[config.mk]
export PLATFORM = sky130hd
export DESIGN_NAME = memwb_stage
export DESIGN_NICKNAME = d
export VERILOG_FILES = /design/src/rtl/pipe_pkg.sv /design/src/rtl/skid_buffer.sv /design/src/rtl/memwb_stage.sv
export SDC_FILE = /design/constraint.sdc
export NUM_CORES = 1
export LEC_CHECK = 0
export CAP_MARGIN = 25
export CORE_UTILIZATION = 47
export CTS_CLUSTER_DIAMETER = 50
export DETAILED_ROUTE_END_ITERATION = 8
export GPL_ROUTABILITY_DRIVEN = 0
export PLACE_DENSITY = 0.9
export SLEW_MARGIN = 10
export SYNTH_ARGS = -nofsm -noshare
export SYNTH_HDL_FRONTEND = slang
export SYNTH_HIERARCHICAL = 1
export SYNTH_SLANG_ARGS = --single-unit
[constraint.sdc]
create_clock -name clock -period 2.3 [get_ports clock]
set_input_delay 0.23 -clock clock [delete_from_list [all_inputs] [get_ports clock]]
set_output_delay 0.23 -clock clock [all_outputs]
set_load 0.01 [all_outputs]
[src/rtl/pipe_pkg.sv]
// Shared definitions for the pipeline stages.
// Holds the writeback control bit positions and the default field widths
// so that every stage decodes the WB field the same way.
package pipe_pkg;

    // Bit positions inside the WB control field
    localparam int REGWRITE_BIT = 0;
    localparam int MEMTOREG_BIT = 1;

    // Default field widths
    localparam int DEF_DATA_W = 8;
    localparam int DEF_REG_W  = 1;
    localparam int DEF_WB_W   = 2;

endpackage

[src/rtl/skid_buffer.sv]
// Two-entry skid buffer for a generic payload.
// The main entry drives the outputs; the skid entry catches a beat that is
// accepted while main is stalled, so in_ready never depends on out_ready.
//
// Ports:
//   clock, reset          rising-edge clock, asynchronous active-high reset
//   flush                 drop both held beats (and any beat offered now)
//   in_valid/in_ready     upstream handshake; in_ready = no beat in skid
//   in_data [W]           incoming payload
//   out_valid/out_ready   downstream handshake
//   out_data [W]          payload of the main entry
module skid_buffer #(
    parameter int W = 8
) (
    input  logic         clock,
    input  logic         reset,
    input  logic         flush,
    input  logic         in_valid,
    output logic         in_ready,
    input  logic [W-1:0] in_data,
    output logic         out_valid,
    input  logic         out_ready,
    output logic [W-1:0] out_data
);

    logic [W-1:0] main_data_p0;
    logic         main_vld_p0;
    logic [W-1:0] skid_data_p1;
    logic         skid_vld_p1;

    // Skid can only be full when main is full, so skid_vld alone
    // decides whether another beat fits.
    assign in_ready  = ~skid_vld_p1;
    assign out_valid = main_vld_p0;
    assign out_data  = main_data_p0;

    // ---- main / skid entry registers ----
    always_ff @(posedge clock or posedge reset) begin
        if (reset) begin
            main_data_p0 <= '0;
            main_vld_p0  <= 1'b0;
            skid_data_p1 <= '0;
            skid_vld_p1  <= 1'b0;
        end else if (flush) begin
            main_vld_p0 <= 1'b0;
            skid_vld_p1 <= 1'b0;
        end else begin
            if (!main_vld_p0 || out_ready) begin
                // Main is free this edge: refill from skid first to keep order;
                // while skid is full in_ready is low, so no new beat competes.
                if (skid_vld_p1) begin
                    main_data_p0 <= skid_data_p1;
                    main_vld_p0  <= 1'b1;
                    skid_vld_p1  <= 1'b0;
                end else if (in_valid) begin
                    main_data_p0 <= in_data;
                    main_vld_p0  <= 1'b1;
                end else begin
                    main_vld_p0  <= 1'b0;
                end
            end else if (in_valid && !skid_vld_p1) begin
                skid_data_p1 <= in_data;
                skid_vld_p1  <= 1'b1;
            end
        end
    end

endmodule

[src/rtl/memwb_stage.sv]
// MEM/WB pipeline register with two-entry elastic buffering and
// forwarding outputs for the earlier stages.
//
// Ports:
//   clock, reset                 rising-edge clock, async active-high reset
//   in_valid/in_ready            MEM-side handshake
//   flush                        discard all held beats
//   WB, Memout, ALUOut, RegRD    fields of the incoming beat
//   out_valid/out_ready          WB-side handshake
//   WBreg, Memreg, ALUreg,
//   RegRDreg                     registered output beat (WBreg zero in bubbles)
//   fwd_en, fwd_reg, fwd_data    forwarding source for hazard bypass
module memwb_stage
    import pipe_pkg::*;
#(
    parameter int DATA_W = DEF_DATA_W,
    parameter int REG_W  = DEF_REG_W,
    parameter int WB_W   = DEF_WB_W
) (
    input  logic              clock,
    input  logic              reset,
    input  logic              in_valid,
    output logic              in_ready,
    input  logic              flush,
    input  logic [WB_W-1:0]   WB,
    input  logic [DATA_W-1:0] Memout,
    input  logic [DATA_W-1:0] ALUOut,
    input  logic [REG_W-1:0]  RegRD,
    output logic              out_valid,
    input  logic              out_ready,
    output logic [WB_W-1:0]   WBreg,
    output logic [DATA_W-1:0] Memreg,
    output logic [DATA_W-1:0] ALUreg,
    output logic [REG_W-1:0]  RegRDreg,
    output logic              fwd_en,
    output logic [REG_W-1:0]  fwd_reg,
    output logic [DATA_W-1:0] fwd_data
);

    localparam int PW = WB_W + 2 * DATA_W + REG_W;

    logic [PW-1:0]     in_pay;
    logic [PW-1:0]     out_pay;
    logic [WB_W-1:0]   wb_held;

    assign in_pay = {WB, Memout, ALUOut, RegRD};

    skid_buffer #(
        .W(PW)
    ) u_buf (
        .clock     (clock),
        .reset     (reset),
        .flush     (flush),
        .in_valid  (in_valid),
        .in_ready  (in_ready),
        .in_data   (in_pay),
        .out_valid (out_valid),
        .out_ready (out_ready),
        .out_data  (out_pay)
    );

    assign {wb_held, Memreg, ALUreg, RegRDreg} = out_pay;

    // ---- output / forwarding ----
    // A bubble must never look like a register write, so WB is masked
    // while the data fields keep their last value.
    assign WBreg    = out_valid ? wb_held : '0;
    assign fwd_en   = out_valid & WBreg[REGWRITE_BIT];
    assign fwd_reg  = RegRDreg;
    assign fwd_data = WBreg[MEMTOREG_BIT] ? Memreg : ALUreg;

endmodule

==> metrics.txt, run 1 <==
status=finished, final reports clean; RSZ-0062 raised after global routing=no; commonest non-fill, non-tap cell in the layout=clkdlybuf4s50_1; drt pass-1 iters=3; setup slack, reg-to-reg=0.50 ns; height of the die=66.2 um; CTS tree=yes; global-route wire length before repair=6.35 mm; Yosys cell types=17; largest net degree at the start of global routing=41; vias in the first global route=1284; GRT Total Usage=20.2%; endpoints failing setup=0; cts bufs inserted=5; wire length per cell=16.5 um; Die Span X=66.2 um; Final Max Slew Viols=0; DRT Wirelength=3.81 mm; 1st-iter DRT viols=41; final net count=206; dpl hpwl=2.65 mm; Worst Clk Skew=0.00597 ns; Initial Util=51.0%; Finished Core Util=68.2%; final period utilization=89.2%; slew margin rel.=67.2%; slew of the pin with the lowest slew margin=0.492 ns; syn avg cell area=15.6 um2; initial antenna violation count=0; Crit Path Max Fanout=9; clk root buf=clkbuf_8; # DRC=0; Lkg Pwr=0.00110 uW; CTS H-tree lvls=2; # fillers=271; Antenna Nets Post-Route=0; Crit path arrival time=1.82 ns; CORE AREA=3800 um2; synthesized area=1940 um2; setup TNS=0 ns; via count=1200; IO buf count=54; GR Overflow Total=0; Diodes inserted=0; WS Path Type=reg2out; share of cells above drive strength 1=39.3%; RR Endpoint=u_buf/out_data[6]; post-CTS setup buffer count=0; worst reg2reg path depth=4; final worst path period need=2.05 ns; CTS Sinks=40; clock latency on the worst-skew pair=0.29 ns; Final Hold Violating Endpoints=0; Setup crit end kind=output pin; #FFs+latches synth=40; worst path required time=2.07 ns; RR Startpoint=u_buf/skid_vld_p1; die area=4380 um2; maximum operating frequency=487 MHz; Area Growth Syn to Fin=33.7%; Seq/Total Area, Yosys=51.7%; hold-fix buffer count after cts=0; worst hold-check path type=in2async; deepest clock path buffer count=2; Yosys warnings=6; CP Launch Type=register; cells after synthesis=124; Max-Cap Viols=0; most frequent cells in the layout=clkdlybuf4s50_1, mux2_2, dfrtp_1; Pwr per Cell Area=770 nW/um2; post-CTS sizing=0; Vias/cell=5.19; VDD IR max=0.436 mV; Row Count=22; Synthesized Nets=148; Ports=55; Clk pin slew, worst setup/hold paths=0.08 ns
==> worst max path at each step <==
stage	startpoint	endpoint	slack [ns]
after floorplan	u_buf/out_valid	u_buf/out_data[0]	0.61
after global placement	out_ready	u_buf/out_data[11]	0.42
after detailed placement	out_ready	u_buf/out_data[14]	0.37
after CTS	u_buf/out_valid	fwd_data[3]	0.23
after global routing	u_buf/out_valid	fwd_data[3]	0.19
final	u_buf/out_valid	fwd_data[3]	0.25
==> report_power, final <==
part | internal [uW] | switching [uW]
clock | 239 | 240
sequential | 854 | 95.4
combinational | 376 | 189
==> registers in the layout (all words and copies together), names as in the netlist <==
name,count
u_buf/out_data,19
u_buf/out_valid,1
u_buf/skid_data_p1,19
u_buf/skid_vld_p1,1
==> per-stage QoR <==
stage | power [uW] | instances | cell area [um2] | setup WS (ns) | hold slack, ns
after floorplan | 1240 | 124 | 1940 | 0.606 | 0.293
after global placement | 1500 | 223 | 2500 | 0.422 | 0.461
after detailed placement | 1530 | 223 | 2500 | 0.366 | 0.470
after CTS | 2020 | 231 | 2590 | 0.228 | 0.359
after global routing | 2110 | 231 | 2590 | 0.186 | 0.389
final | 1990 | 231 | 2590 | 0.248 | 0.348
==> worst max-delay path, cell delays in order, from the launching register on <==
cell and delay (ns):
dfrtp_1 0.48, nand2_4 0.20, mux2_2 0.36, clkdlybuf4s50_1 0.49
==> cells by family (layout without fill, tap and decap cells) <==
family / Yosys count / in the layout / share of synthesized area [%]
mux: 65 / 65 / 39.7
flops: 40 / 40 / 51.7
buf+inv: 10 / 69 / 4.52
simple gates: 8 / 8 / 3.81
compound gates: 1 / 1 / 0.258
==> cell type report <==
type	instances	area, um2	share of cell area (%)
flip-flops and latches	40	1000	38.6
multi-input cells	74	855	33.0
repair buffers	58	571	22.0
clock buffers	6	82.6	3.19
well taps	48	60.1	2.32
inverters	3	11.3	0.435
clock inverters	2	10.0	0.386
==> per-layer routing <==
metal	GRT usage [%]	vias to the layer above	share of wire, %
li1	-	555	-
met1	25.9	594	43
met2	32.3	47	49
met3	6.55	4	6.8
met4	6.38	0	0.89
met5	0	-	0
==> cell usage after synthesis (all sizes together) <==
cell type | instances | area, um2
mux2 | 65 | 769
dfrtp | 40 | 1000
buf | 7 | 76.3
inv | 3 | 11.3
nor3 | 2 | 21.3
a21oi | 1 | 5.00
and2 | 1 | 7.51
and2b | 1 | 7.51
nand2 | 1 | 11.3
nand2b | 1 | 13.8
nor2 | 1 | 3.75
nor4b | 1 | 8.76
Note: power is estimated with default switching activity, not from simulation.
==> run 2, diff against run 1 <==
- CORE_ASPECT_RATIO: unset -> 1.5
==> run 2 against run 1 <==
Against the previous run:
- sequential power rose by 0.5%
- routed wire length is 5.4% higher
- die area grew 0.12%
- non-clock buffer count is 3 higher
- core utilization shrank 2.7 points
- via count increased by 2.6%
- final area increased by 0.15%
- largest cell class unchanged
- largest power group unchanged
- highest routed layer unchanged
==> metrics.txt, run 2 (same netlist as run 1, synthesis figures left out) <==
vias in the first global route=1346 (+4.8%); clock latency on the worst-skew pair=0.29 ns (about the same); drt pass-1 iters=4 (+1); wire length per cell=17.5 um (+5.9%); Pwr Total=1960 uW (-1.6%); Diodes inserted=0 (unchanged); share of cells above drive strength 1=39.5% (+0.12 points); maximum operating frequency=493 MHz (+1.1%); worst hold-check path type=in2async; worst path required time=2.07 ns (about the same); post-CTS setup buffer count=0 (unchanged); most frequent cells in the layout=clkdlybuf4s50_1, mux2_2, dfrtp_1; CP cell instances=nand2_4 -> mux2_2 -> clkdlybuf4s50_1; Area Growth Syn to Fin=33.9%; Area after DPL=2520 um2 (+0.75%); Detail Route met2 WL=2.18 mm (+17%); via count=1231 (+2.6%); final worst path period need=2.03 ns (-0.0231 ns); DRT Wirelength=4.02 mm (+5.4%); endpoints failing setup=0 (unchanged); CP Launch Type=register; initial antenna violation count=0 (unchanged); Crit path arrival time=1.80 ns (-0.02 ns); post-CTS sizing=0 (unchanged); Crit Path Max Fanout=9 (unchanged); Final Max Slew Viols=0 (unchanged); RSZ-0062 raised after global routing=no; CORE AREA=3960 um2 (+4.2%); height of the die=80.6 um (+22%); commonest non-fill, non-tap cell in the layout=clkdlybuf4s50_1; largest net degree at the start of global routing=41 (unchanged); final period utilization=88.2% (-1.0 points); Critical Path Max Stage Delay=0.48 ns (about the same); design area=2590 um2 (+0.15%); hold-fix buffer count after cts=0 (unchanged); setup TNS=0 ns (unchanged); die area=4390 um2 (+0.12%); final net count=209 (+1.5%); Setup crit end kind=output pin; cts bufs inserted=5 (unchanged); Lkg Pwr=0.00111 uW (+0.55%); slew of the pin with the lowest slew margin=0.495 ns (+0.00311 ns); IO buf count=54 (unchanged); # DRC=0 (unchanged); CTS Sinks=40 (unchanged); Row Count=28 (+27%); slew margin rel.=67.0% (-0.21 points); Pwr per Cell Area=756 nW/um2 (-1.8%); DR WL met3=183 um (-29%); WS Path Type=reg2out; VDD IR max=0.621 mV (+42%); Non-Filler Instances=230 (-0.43%); top sig layer=met4; dpl hpwl=2.96 mm (+12%); Routed met1 length=1.57 mm (-5.3%); CTS H-tree lvls=2 (unchanged); Antenna Nets Post-Route=0 (unchanged); status=finished, final reports clean; Clk pin slew, worst setup/hold paths=0.07 ns (about the same); clk root buf=clkbuf_8; 1st-iter DRT viols=18 (-56%); Vias/cell=5.35 (+3.0%); slowest cell on the critical path=dfrtp_1; GRT Total Usage=21.2% (+0.98 points); Initial Util=48.9% (-2.1 points); Worst Clk Skew=0.00473 ns (-0.00124 ns); Ports=55 (unchanged); Final Hold Violating Endpoints=0 (unchanged); global-route wire length before repair=6.42 mm (+1.2%); GR Overflow Total=0 (unchanged); setup slack, reg-to-reg=0.58 ns (+0.08 ns); deepest clock path buffer count=2 (unchanged); Worst Hold Slack=0.377 ns (+0.0288 ns); CTS tree=yes; Max-Cap Viols=0 (unchanged); Die Span X=54.4 um (-18%); Placed Instances=223 (unchanged)
[run 2: cell types whose count changed in the layout (fill, tap and decap cells not counted), sizes merged]
cell    change
buf         +3
clkinv      -1
[run 2: area by class of cell]
class,count,area [um2]
fillers,312,1370
flip-flops and latches,40,1000
multi-input cells,74,855
repair buffers,61,593
clock buffers,6,72.6
well taps,45,56.3
inverters,3,11.3
clock inverters,1,5.00
[run 2: through the flow]
step                utilization, %  setup WS, ns
floorplan                        -         0.606
global placement              63.6         0.453
detailed placement            63.6         0.399
CTS                           65.5         0.257
global route                  65.5         0.208
finish                        65.5         0.271
[run 2: path summary, 6_finish.rpt]
check,to,start,cells past startpoint
min,u_buf/out_data[14],reset,3
min in group clock,u_buf/skid_data_p1[2],u_buf/skid_data_p1[2],1
max,fwd_data[5],u_buf/out_valid,3
min reg2reg,u_buf/skid_data_p1[2],u_buf/skid_data_p1[2],1
max reg2reg,u_buf/skid_data_p1[6],u_buf/out_valid,4
max in group asynchronous,u_buf/skid_data_p1[12],reset,3
[run 2: per-layer routing]
| metal | vias up | track usage (%) |
|---|---|---|
| li1 | 560 | - |
| met1 | 616 | 24.6 |
| met2 | 45 | 35.1 |
| met3 | 10 | 5.49 |
| met4 | 0 | 9.49 |
| met5 | - | 0 |
[run 2: critical path: cells and delay by family, from the launching register on]
family	cells	cell delay, ns
simple gates	1	0.20
flops	1	0.48
buf+inv	1	0.47
mux	1	0.35
[run 2: where the power goes]
part	switching (uW)	internal (uW)	total (uW)
Clock	227	206	433
Sequential	99.5	854	954
Combinational	196	378	574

++++++++++

**WHAT IS NEEDED**
Quote every line of the records above, from the first down to the one holding "export CORE_UTILIZATION = 47", exactly as written.

**WRITTEN SOLUTION**
[config.mk]
export PLATFORM = sky130hd
export DESIGN_NAME = memwb_stage
export DESIGN_NICKNAME = d
export VERILOG_FILES = /design/src/rtl/pipe_pkg.sv /design/src/rtl/skid_buffer.sv /design/src/rtl/memwb_stage.sv
export SDC_FILE = /design/constraint.sdc
export NUM_CORES = 1
export LEC_CHECK = 0
export CAP_MARGIN = 25
export CORE_UTILIZATION = 47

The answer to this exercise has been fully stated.